Hasbro has relaunched its iconic EASY-BAKE and PLAYSKOOL brands with exclusive Walmart rights, igniting a significant debate among investors regarding the company's true valuation despite recent stock gains. Divergent analyses present vastly different outlooks for the toy and entertainment giant.

U.S. equities markets are closely watching Hasbro (HAS) as the toy and entertainment giant navigates a period of strategic brand revitalization, highlighted by the exclusive relaunch of its EASY-BAKE and PLAYSKOOL lines with Walmart (WMT). This move, while signaling a renewed focus on core brands, has intensified an already active debate among investors concerning the company's valuation, presenting highly contrasting outlooks for its future.

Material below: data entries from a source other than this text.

==> flow/design.v <==
module sw(i0, i1, i2, i3, o0, o1, o2, o3, clk, rst);
  input clk, rst;
  input [9:0] i0, i1, i2, i3;
  output [9:0] o0, o1, o2, o3;
	wire [9:0] co0, co1, co2, co3;  
	wire [3:0] req0, req1, req2, req3;  
	ib ib0(i0, co0, req0, ack0, full0, clk, rst);
	ib ib1(i1, co1, req1, ack1, full1, clk, rst);
	ib ib2(i2, co2, req2, ack2, full2, clk, rst);
	ib ib3(i3, co3, req3, ack3, full3, clk, rst);
	ackor ackor0(ack00, ack10, ack20, ack30, ack0);
	ackor ackor1(ack01, ack11, ack21, ack31, ack1);
	ackor ackor2(ack02, ack12, ack22, ack32, ack2);
	ackor ackor3(ack03, ack13, ack23, ack33, ack3);
	arb arb0(req0[0], req1[0], req2[0], req3[0], ack00, ack01, ack02, ack03, clk, rst);
	arb arb1(req0[1], req1[1], req2[1], req3[1], ack10, ack11, ack12, ack13, clk, rst);
	arb arb2(req0[2], req1[2], req2[2], req3[2], ack20, ack21, ack22, ack23, clk, rst);
	arb arb3(req0[3], req1[3], req2[3], req3[3], ack30, ack31, ack32, ack33, clk, rst);
	cb cb(co0, co1, co2, co3, o0, o1, o2, o3,
		{ack03, ack02, ack01, ack00}, {ack13, ack12, ack11, ack10},
		{ack23, ack22, ack21, ack20}, {ack33, ack32, ack31, ack30});
endmodule
module ib(pkti, pkto, req, ack, full, clk, rst);
  input ack, clk, rst;
  input [9:0] pkti;
  output full;
  output [9:0] pkto;
  output [3:0] req;
	wire [3:0] reqi;
	mkwe mkwe(pkti, we);  
	fifo fifo(pkti, we, full, pkto, re, empty, clk, rst);
	isbm isbm(pkto[9:8], re, empty, reqi, req, ack, clk, rst);
	mkreq mkreq(pkto, reqi, clk, rst);
endmodule
module isbm(cmd, re, empty, reqi, req_out, ack, clk, rst);
  input clk, rst, empty, ack;
  input [1:0] cmd;
  input [3:0] reqi;
  output re;
  reg [3:0] req;
  reg [1:0] mode;
  localparam MODE_WAIT_HEAD = 2'b00;
  localparam MODE_WAIT_ACK = 2'b01;
  localparam MODE_WAIT_TAIL = 2'b10;
  localparam CMD_HEAD = 2'b10;
  localparam CMD_TAIL = 2'b11;
  output [3:0] req_out;
  assign req_out = req;
  assign re = ack;
  always @(posedge clk) begin
    if (rst) begin
      mode <= MODE_WAIT_HEAD;
      req <= 0;
    end else begin
      if (mode == MODE_WAIT_HEAD && !empty && cmd == CMD_HEAD) begin
        mode <= MODE_WAIT_ACK;
        req <= reqi;
      end else if (mode == MODE_WAIT_ACK && ack) begin
        mode <= MODE_WAIT_TAIL;
      end else if (mode == MODE_WAIT_TAIL && !empty && cmd == CMD_TAIL) begin
        mode <= MODE_WAIT_HEAD;
        req <= 0;
      end else begin
      end
    end
  end
endmodule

Brand Revitalization and Strategic Focus

Hasbro, in collaboration with Just Play, recently introduced modernized versions of its classic EASY-BAKE and PLAYSKOOL toy brands, now available exclusively at Walmart in the United States. This partnership aims to appeal to both nostalgia-driven consumers and new parents, signifying a proactive step in brand reinvention. While viewed as a positive development for re-engaging with traditional retail channels, analysts suggest this relaunch alone is unlikely to be the primary catalyst for Hasbro's broader growth. The company's more significant growth drivers are anticipated from its digital and licensing initiatives, areas where Hasbro is strategically pushing with ventures such as tech-enabled toys like Nano-mals.

This brand effort aligns with Hasbro's overarching "Playing to Win" strategy, which projects mid-single-digit revenue growth and an annual operating profit margin improvement of 50 to 100 basis points through 2027. The company anticipates achieving $1 billion in gross cost savings by 2027. Hasbro's strategy also encompasses expanding its high-margin Wizards of the Coast segment, known for franchises like Magic: The Gathering, alongside increasing investment in self-published video games and emerging markets. The company has also moved to exit non-core businesses, such as its eOne film and TV unit, as part of its drive to optimize its balance sheet and focus on profitable growth.

Divergent Valuation Assessments

Despite Hasbro's stock advancing approximately 16% over the last three months and 23% over the past year, the market is sharply divided on its intrinsic value. One prevailing narrative paints a stark picture of overvaluation:

The most widely discussed narrative suggests Hasbro's current valuation is vastly overvalued, with a fair value estimated at $1.90, implying an overvaluation of over 4000%.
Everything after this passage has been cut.